• WHAT YOU HAVE TO DO: Only the lines below starting at the one containing "count: 5384 (-0.22%)" and ending at the one containing "69.1% (about the same)" belong in the answer, each copied exactly.

════════════════════

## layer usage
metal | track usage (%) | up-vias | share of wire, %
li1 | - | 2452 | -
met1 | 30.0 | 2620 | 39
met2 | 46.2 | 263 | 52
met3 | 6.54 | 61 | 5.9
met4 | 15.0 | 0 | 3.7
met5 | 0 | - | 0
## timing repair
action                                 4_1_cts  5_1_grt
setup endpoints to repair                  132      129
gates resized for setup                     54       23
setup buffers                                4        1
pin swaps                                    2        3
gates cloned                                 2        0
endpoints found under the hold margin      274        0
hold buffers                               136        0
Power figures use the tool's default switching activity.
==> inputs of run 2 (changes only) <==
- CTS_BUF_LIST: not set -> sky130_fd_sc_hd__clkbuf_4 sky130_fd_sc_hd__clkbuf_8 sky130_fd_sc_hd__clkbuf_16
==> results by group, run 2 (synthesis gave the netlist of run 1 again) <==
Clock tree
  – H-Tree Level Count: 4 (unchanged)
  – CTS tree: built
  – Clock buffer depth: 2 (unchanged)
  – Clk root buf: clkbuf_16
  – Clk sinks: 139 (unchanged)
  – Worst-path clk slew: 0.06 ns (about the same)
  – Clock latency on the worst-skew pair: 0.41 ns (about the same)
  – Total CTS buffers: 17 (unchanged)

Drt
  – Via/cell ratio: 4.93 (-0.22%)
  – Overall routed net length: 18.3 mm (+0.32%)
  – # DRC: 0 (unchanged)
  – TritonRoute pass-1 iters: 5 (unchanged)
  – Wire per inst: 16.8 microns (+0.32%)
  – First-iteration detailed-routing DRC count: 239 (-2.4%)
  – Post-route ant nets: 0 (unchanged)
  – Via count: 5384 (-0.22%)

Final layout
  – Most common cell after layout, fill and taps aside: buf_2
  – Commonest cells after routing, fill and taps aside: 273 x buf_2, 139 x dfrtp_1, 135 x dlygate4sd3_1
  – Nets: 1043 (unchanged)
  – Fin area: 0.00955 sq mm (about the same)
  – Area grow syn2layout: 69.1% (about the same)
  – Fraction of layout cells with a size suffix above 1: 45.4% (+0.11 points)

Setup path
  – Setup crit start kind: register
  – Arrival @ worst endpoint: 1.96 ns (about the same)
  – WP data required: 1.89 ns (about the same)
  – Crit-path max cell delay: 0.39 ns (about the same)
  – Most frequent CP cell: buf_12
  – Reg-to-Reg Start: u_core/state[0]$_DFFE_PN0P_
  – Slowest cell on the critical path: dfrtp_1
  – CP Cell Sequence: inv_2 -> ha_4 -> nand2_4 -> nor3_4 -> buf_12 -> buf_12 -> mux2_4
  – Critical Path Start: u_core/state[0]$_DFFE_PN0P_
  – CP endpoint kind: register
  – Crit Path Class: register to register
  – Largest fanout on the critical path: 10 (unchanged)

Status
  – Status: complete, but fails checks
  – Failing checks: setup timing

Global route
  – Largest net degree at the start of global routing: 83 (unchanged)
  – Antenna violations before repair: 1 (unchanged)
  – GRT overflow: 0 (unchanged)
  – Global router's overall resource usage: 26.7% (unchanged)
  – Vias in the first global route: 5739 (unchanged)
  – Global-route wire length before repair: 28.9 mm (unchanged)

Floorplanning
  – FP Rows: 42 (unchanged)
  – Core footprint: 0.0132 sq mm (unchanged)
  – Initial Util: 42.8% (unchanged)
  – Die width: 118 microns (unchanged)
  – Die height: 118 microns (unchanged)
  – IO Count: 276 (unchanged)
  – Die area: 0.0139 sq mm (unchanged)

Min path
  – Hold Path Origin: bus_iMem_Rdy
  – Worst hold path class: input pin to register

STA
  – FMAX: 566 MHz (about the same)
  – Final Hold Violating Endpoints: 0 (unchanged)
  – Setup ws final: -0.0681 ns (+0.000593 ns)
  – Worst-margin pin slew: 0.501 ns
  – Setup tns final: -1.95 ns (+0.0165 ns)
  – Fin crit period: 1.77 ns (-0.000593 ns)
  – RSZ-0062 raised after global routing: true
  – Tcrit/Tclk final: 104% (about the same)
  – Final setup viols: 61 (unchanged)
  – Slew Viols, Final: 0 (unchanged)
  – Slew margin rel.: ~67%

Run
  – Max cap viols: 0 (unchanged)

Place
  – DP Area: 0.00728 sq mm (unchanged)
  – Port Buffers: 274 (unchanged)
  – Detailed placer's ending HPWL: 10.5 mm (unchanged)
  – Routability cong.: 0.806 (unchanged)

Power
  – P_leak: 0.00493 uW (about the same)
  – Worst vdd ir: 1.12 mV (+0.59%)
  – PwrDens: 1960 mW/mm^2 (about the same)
<file path="config.mk">
export PLATFORM = sky130hd
export DESIGN_NAME = hit_formatter
export DESIGN_NICKNAME = d
export VERILOG_FILES = /design/src/rtl/hit_formatter.sv
export SDC_FILE = /design/constraint.sdc
export NUM_CORES = 1
export LEC_CHECK = 0
export ABC_AREA = 1
export BUFFER_PORTS_ARGS = -buffer_cell sky130_fd_sc_hd__buf_2
export CORE_MARGIN = 4
export CORE_UTILIZATION = 65
export DETAILED_ROUTE_END_ITERATION = 8
export GPL_TIMING_DRIVEN = 0
export PLACE_DENSITY_LB_ADDON = 0.1
export SYNTH_ARGS = -nofsm -noshare
export SYNTH_HDL_FRONTEND = slang
export SYNTH_SLANG_ARGS = --single-unit
</file>
<file path="constraint.sdc">
create_clock -name clk_bx -period 5.55 [get_ports clk_bx]
set_input_delay 0.8325 -clock clk_bx [delete_from_list [all_inputs] [get_ports clk_bx]]
set_output_delay 0.8325 -clock clk_bx [all_outputs]
set_load 0.03 [all_outputs]
</file>
<file path="src/rtl/hit_formatter.sv">
// Pixel hit formatter: Gray-decodes LE/TE, computes ToT, packs a 32-bit word into a FWFT FIFO.
// Latency: in_strobe at cycle N gives out_valid at N+2 when the FIFO is empty.
// Backpressure: out_ready stalls the FIFO head; writes into a full FIFO without a pop are dropped and counted.
module hit_formatter #(
   parameter int DEPTH = 16
) (
   input  logic        clk_bx,
   input  logic        reset,
   input  logic [26:0] in_data,
   input  logic        in_strobe,
   output logic [31:0] out_data,
   output logic        out_valid,
   input  logic        out_ready,
   output logic        fifo_full,
   output logic        fifo_empty,
   output logic [7:0]  overflow_cnt,
   output logic [15:0] hit_cnt
);

   localparam int AW = $clog2(DEPTH);

   // Gray to binary: MSB passes through, each lower bit folds in the bit above.
   function automatic logic [5:0] gray2bin(input logic [5:0] g);
      logic [5:0] b;
      b[5] = g[5];
      for (int i = 4; i >= 0; i--) begin
         b[i] = b[i+1] ^ g[i];
      end
      return b;
   endfunction

   logic          s1_vld_q, s1_vld_d;
   logic [31:0]   s1_word_q, s1_word_d;
   logic [AW:0]   wr_ptr_q, wr_ptr_d;
   logic [AW:0]   rd_ptr_q, rd_ptr_d;
   logic [AW:0]   cnt_q, cnt_d;
   logic          full_q, full_d;
   logic          empty_q, empty_d;
   logic          ovf_flag_q, ovf_flag_d;
   logic [7:0]    ovf_cnt_q, ovf_cnt_d;
   logic [15:0]   hit_cnt_q, hit_cnt_d;
   logic [31:0]   mem [DEPTH];

   logic [5:0]    le_bin;
   logic [5:0]    te_bin;
   logic [5:0]    tot;
   logic          pop;
   logic          push;
   logic          drop;

   // Stage-1 decode and word build; the ovf bit is merged later at FIFO write time.
   always_comb begin
      le_bin    = gray2bin(in_data[11:6]);
      te_bin    = gray2bin(in_data[5:0]);
      tot       = te_bin - le_bin;
      s1_vld_d  = in_strobe;
      s1_word_d = s1_word_q;
      if (in_strobe) begin
         s1_word_d = {2'b01, in_data[26:21], in_data[20:12], le_bin, tot, 1'b0, 2'b00};
      end
   end

   // FIFO control: a full FIFO still accepts a write when the head is popped in the same cycle.
   always_comb begin
      pop        = !empty_q && out_ready;
      push       = s1_vld_q && (!full_q || pop);
      drop       = s1_vld_q && full_q && !pop;
      wr_ptr_d   = wr_ptr_q + (push ? 1'b1 : 1'b0);
      rd_ptr_d   = rd_ptr_q + (pop ? 1'b1 : 1'b0);
      cnt_d      = cnt_q;
      if (push && !pop) begin
         cnt_d = cnt_q + 1'b1;
      end else if (!push && pop) begin
         cnt_d = cnt_q - 1'b1;
      end
      full_d     = (cnt_d == (AW+1)'(DEPTH));
      empty_d    = (cnt_d == '0);
      ovf_flag_d = ovf_flag_q;
      if (drop) begin
         ovf_flag_d = 1'b1;
      end else if (push) begin
         ovf_flag_d = 1'b0;
      end
      ovf_cnt_d  = ovf_cnt_q;
      if (drop && ovf_cnt_q != 8'hFF) begin
         ovf_cnt_d = ovf_cnt_q + 8'd1;
      end
      hit_cnt_d  = hit_cnt_q + (in_strobe ? 16'd1 : 16'd0);
   end

   // State registers with synchronous reset; a strobe coincident with reset is discarded.
   always_ff @(posedge clk_bx) begin
      if (reset) begin
         s1_vld_q   <= 1'b0;
         s1_word_q  <= '0;
         wr_ptr_q   <= '0;
         rd_ptr_q   <= '0;
         cnt_q      <= '0;
         full_q     <= 1'b0;
         empty_q    <= 1'b1;
         ovf_flag_q <= 1'b0;
         ovf_cnt_q  <= '0;
         hit_cnt_q  <= '0;
      end else begin
         s1_vld_q   <= s1_vld_d;
         s1_word_q  <= s1_word_d;
         wr_ptr_q   <= wr_ptr_d;
         rd_ptr_q   <= rd_ptr_d;
         cnt_q      <= cnt_d;
         full_q     <= full_d;
         empty_q    <= empty_d;
         ovf_flag_q <= ovf_flag_d;
         ovf_cnt_q  <= ovf_cnt_d;
         hit_cnt_q  <= hit_cnt_d;
      end
   end

   // Storage array carries the sticky overflow flag into bit 2 of the written word.
   always_ff @(posedge clk_bx) begin
      if (push) begin
         mem[wr_ptr_q[AW-1:0]] <= {s1_word_q[31:3], ovf_flag_q, s1_word_q[1:0]};
      end
   end

   // First-word-fall-through head; forced to zero while empty so reset shows out_data=0.
   always_comb begin
      out_valid    = !empty_q;
      out_data     = empty_q ? 32'd0 : mem[rd_ptr_q[AW-1:0]];
      fifo_full    = full_q;
      fifo_empty   = empty_q;
      overflow_cnt = ovf_cnt_q;
      hit_cnt      = hit_cnt_q;
   end

endmodule

</file>
After elaboration in Yosys (flattened, before gate mapping)
Memory sizes are Yosys's and may differ from the RTL's. A register that Yosys moved wholly into a read port is not among the register bits.
Index checks and enable logic that the tools add are counted.

cells by class
  order comparisons = 0
  bitwise gates (word level) = 10
  multiplexer cells = 11
  reductions and logical operators = 14
  $mul = 0
  shifts and indexed selects = 0
  eq/ne operators = 2
  add/sub/neg operators = 7
  divide/modulo/power cells = 0

operators by type and width
  kind                                                                number
  32-bit two-way mux                                                  1
  16-bit by 1-bit adder with 16-bit output                            1
  5-bit by 1-bit adder with 5-bit output                              2
  5-bit two-way mux                                                   2
  1-bit bitwise XOR                                                   10
  8-bit by 1-bit adder with 8-bit output, second input constant       1
  8-bit != test, second input constant                                1
  1-bit logical AND                                                   7
  1-bit two-way mux                                                   7
  6-bit subtractor                                                    1
  5-bit by 1-bit adder with 5-bit output, second input constant       1
  5-bit == test, second input constant                                1
  5-bit zero test                                                     1
  5-bit by 1-bit subtractor with 5-bit output, second input constant  1
  1-bit zero test                                                     4
  4-bit two-way mux                                                   1
  2-bit nonzero test                                                  1
  1-bit logical OR                                                    1

storage, ports and cells
  input port bits = 31
  logic and storage cells = 55
  bits in read-only memories = 0
  memory bits (writable) = 464
  output and inout bits = 59
  latch bits = 0
  memories = 1
  flip-flop bits (word level) = 71

memories
  name  words  bits a word  read ports  clocked after Yosys merged registers in  wr ports  line  RTL
  mem   16     29           1           1                                        1         42    logic [31:0] mem [DEPTH];

Longest topological paths before layout
  depth in word-level cells = 9
  depth in mapped cells = 19
  gate-level depth less buffers = 19

Worst setup path after synthesis
OpenSTA, ideal clock, no wires.

  path kind = input port to flip-flop
  start = in out_ready
  end = mem mem[0][0] (netlist name), enable pin
  stages = 4
  slack = 2473 ps
  required time = 5135 ps
  library setup time = 415 ps
  buffers on the path = 0
  arrival = 2662 ps
  cells stage by stage = nand2_2 > a21oi_1 > nand3_1 > nor2_1

between the ends
  cells in the longest elaborated chain, start to end = 5

RTL lines
  item                                     line  RTL
  start, declared                          13    input logic out_ready,
  1-bit logical AND                        65    pop = !empty_q && out_ready;
  1-bit logical OR                         66    push = s1_vld_q && (!full_q || pop);
  1-bit logical AND                        66
  1-bit two-way mux                        120   if (push) begin
  1-bit two-way mux (implied by the code)  121   mem[wr_ptr_q[AW-1:0]] <= {s1_word_q[31:3], ovf_flag_q, s1_word_q[1:0]};
  end, declared                            42

Every way passes these cells.

==> impl_metrics.toml <==
[outcome]
status = "complete, no violations"

[final_layout]
antenna_cells = 0
area_delta_synth_final_pct = 14.4
final_cell_mix = "edfxtp_1, nor2_1, o21ai_0, o211ai_1, buf_2"
finish.utilization_pct = 75.5
mostFrequentLayoutCell = "edfxtp_1"
final_nets = 1975
drive_above_1_share_pct = 12.6

[timing]
finClkSkew_ns = 0.0135
period_share_pct = 72.0
rsz0062_at_grt = "false"
max_freq_ghz = 0.250
finalMaxSlewViolations = 0
timing.hold.ws_ns = 0.465
setup_tns_ns = 0
setup_viol = 0
hold_violations = 0
min_period_ns = 4.00
max_slew_margin_pct = 24.3
tightest_slew_ns = 1.14

[cts]
cts_hold_repair.buffers = 0
post_cts_buffers = 0
clock_sinks = 533
numCtsBuffers = 52
cts_buffer_depth = 3
ctsResizeCount = 0
clk-insertion-delay-late_ns = 0.57
path_clk_slew_ns = 0.07
cts_tree = "done"
cts-root-buf = "clkbuf_16"
htree_num_levels = 2

[drt]
wl_per_cell_um = 26.7
drtIter0Drc = 2274
via_per_inst = 6.46
dr.pass1.iters = 5
routed_wl_mm = 64.4
drcViolationCount = 0
num_vias = 15600
ant_nets = 0

[worst_setup_path]
slowest_stage = "clkbuf_1"
crit_path_end_kind = "output port"
crit-reg2reg-launch = "fifo_empty"
critPathTopFamily = "buffers and inverters"
rr_endpoint = "mem[5][4]"
cp.required_ns = 4.72
path_buf_inv = 3
r2r_setup_slack_ns = 2.77
crit_chain = "buf_4 -> clkbuf_1 -> o21ai_0 -> o211ai_1 -> nand3_1 -> a21oi_1 -> buf_2"
cp-start-kind = "register"
ff2ff_path_depth = 6
cp-startpoint = "rd_ptr_q[1]"
worstPathArrival_ns = 3.16
cp_max_fo = 10
crit_type = "reg -> out"
max_stage_delay_ns = 0.52

[logic_synthesis]
ys_types = 38
synth_xor_area_share_pct = 0.448
ys_ff_latch = 533
synth_largest_area_cell = "edfxtp_1"
yosysWarnings = 0
synthFlopType = "edfxtp_1"
synth_area_leaders = "edfxtp_1, nor2_1, dfxtp_1"
synth_top_family_by_area = "compound AO/OA/AOI/OAI gates"
synth.cell_area_sq_um = 21500
netlist_instances = 1772
synthArstFlopShare_pct = 0
ys_seq_area_share_pct = 71.3
synth_simple_gate_area_share_pct = 9.91
synth_mux_area_share_pct = 0
synth_compound_area_share_pct = 13.1
yosysTopAreaCellShare_pct = 64.8
synth_edf_count = 464
avgSynthCellArea_sq_um = 12.1
yosys.area_share.adder_pct = 0.908

[die]
rows = 66
die_area_sq_um = 36000
die_h_um = 190
core-area_sq_um = 32500
fp.dieW_um = 190
io_pins = 90
initial_core_util_pct = 66.0

[place]
portBuffers = 85
place.gp.congestion = 0.881
dp.final_hpwl_mm = 41.0

[global_routing]
grt_overflow_total = 0
grt_max_degree = 23
grt_pass1_wl_mm = 94.3
grt_usage_pct = 35.6
antenna_found_initial = 0
grt_pass1_vias = 15100

[worst_hold_path]
min_path_cells = 2
min_from = "overflow_cnt[4]"
holdPathEnd = "overflow_cnt[4]"
min_path_type = "reg -> reg"

[power_and_ir_drop]
leakage_nw = 8.52
p_int_mw = 6.81
p_sw_mw = 2.58
powerDensity_nw_per_um2 = 382
finalPower_mw = 9.39
vdd.ir_drop.worst_mv = 0.284
p_seq_share_pct = 48.6
power_frac_comb_pct = 14.4
p_sw_share_pct = 27.5
clock_power_share_pct = 36.9

[run]
cap_violations = 0
how the worst max path moves through the flow:
stage,to,slack [ns],depth (start not counted)
final,out_data[3],1.55,7
after global routing,out_data[3],1.47,7
after floorplan,mem[0][0],2.47,4
after detailed placement,s1_word_q[7],2.28,19
after CTS,out_data[3],1.68,7
after global placement,mem[0][3],0.65,5
metrics by stage:
step	setup WS, ns	cells	area, sq um
after global routing	1.47	2409	24600
after detailed placement	2.28	2317	22900
after global placement	0.649	2301	22500
after floorplan	2.47	1774	21500
after CTS	1.68	2409	24600
final	1.55	2409	24600
Yosys cell counts, drive strengths merged, types with 2 or more instances:
library cell	instances
edfxtp	464
nor2	394
o21ai	284
o211ai	100
nand2	77
dfxtp	69
inv	69
clkbuf	66
a21oi	54
nand3	54
buf	47
o22ai	27
o221ai	22
ha	14
xor2	7
nor3	4
xnor2	4
nand4	3
or2	3
clkinv	2
nand3b	2
o21a	2
cell families after synthesis:
family / Yosys count
other cells: 1
compound gates: 490
buf+inv: 184
simple gates: 538
fa+ha+maj: 15
xor+xnor: 11
flops: 533
layout make-up:
type	count	area (sq um)
clock inverters	30	269
flip-flops and latches	533	15300
inverters	71	272
well taps	442	553
repair buffers	101	768
multi-input cells	1057	5380
plain buffers	113	649
fillers	2050	7960
clock buffers	62	1370
power groups by stage:
stage / clock, mW / sequential, mW / combinational (mW)
after floorplan: 0 / 4.59 / 0.841
after global placement: 0 / 4.64 / 1.28
after detailed placement: 0 / 4.64 / 1.32
after CTS: 3.44 / 4.56 / 1.33
after global routing: 3.64 / 4.57 / 1.44
final: 3.47 / 4.57 / 1.36
layer usage:
metal	track usage [%]	wire length, um	up-vias	part of all wire [%]
met5	0	0	-	0
met4	16.2	3330	0	5.2
met3	7.65	9060	212	14
met2	56.0	29600	1248	46
met1	48.5	22500	7346	35
li1	-	-	6748	-
flip-flops by register name, summed over array words and instances, names as in the netlist, 4 cells and up:
signal and flops:
cnt_q 5, hit_cnt 16, mem 464, overflow_cnt 8, rd_ptr_q 4, s1_word_q 28
wr_ptr_q 4
worst reg2reg max path: stages, from the launching register on:
cell     delay (ns)
dfxtp_1        0.41
inv_1          0.14
nand2_2        0.09
a21oi_1        0.37
nand3_1        0.43
nor2_4         0.80
buf_16         0.25
No activity file was read; power rests on OpenSTA's default activity.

════════════════════

• FINISHED EXERCISE:
  – Via count: 5384 (-0.22%)

Final layout
  – Most common cell after layout, fill and taps aside: buf_2
  – Commonest cells after routing, fill and taps aside: 273 x buf_2, 139 x dfrtp_1, 135 x dlygate4sd3_1
  – Nets: 1043 (unchanged)
  – Fin area: 0.00955 sq mm (about the same)
  – Area grow syn2layout: 69.1% (about the same)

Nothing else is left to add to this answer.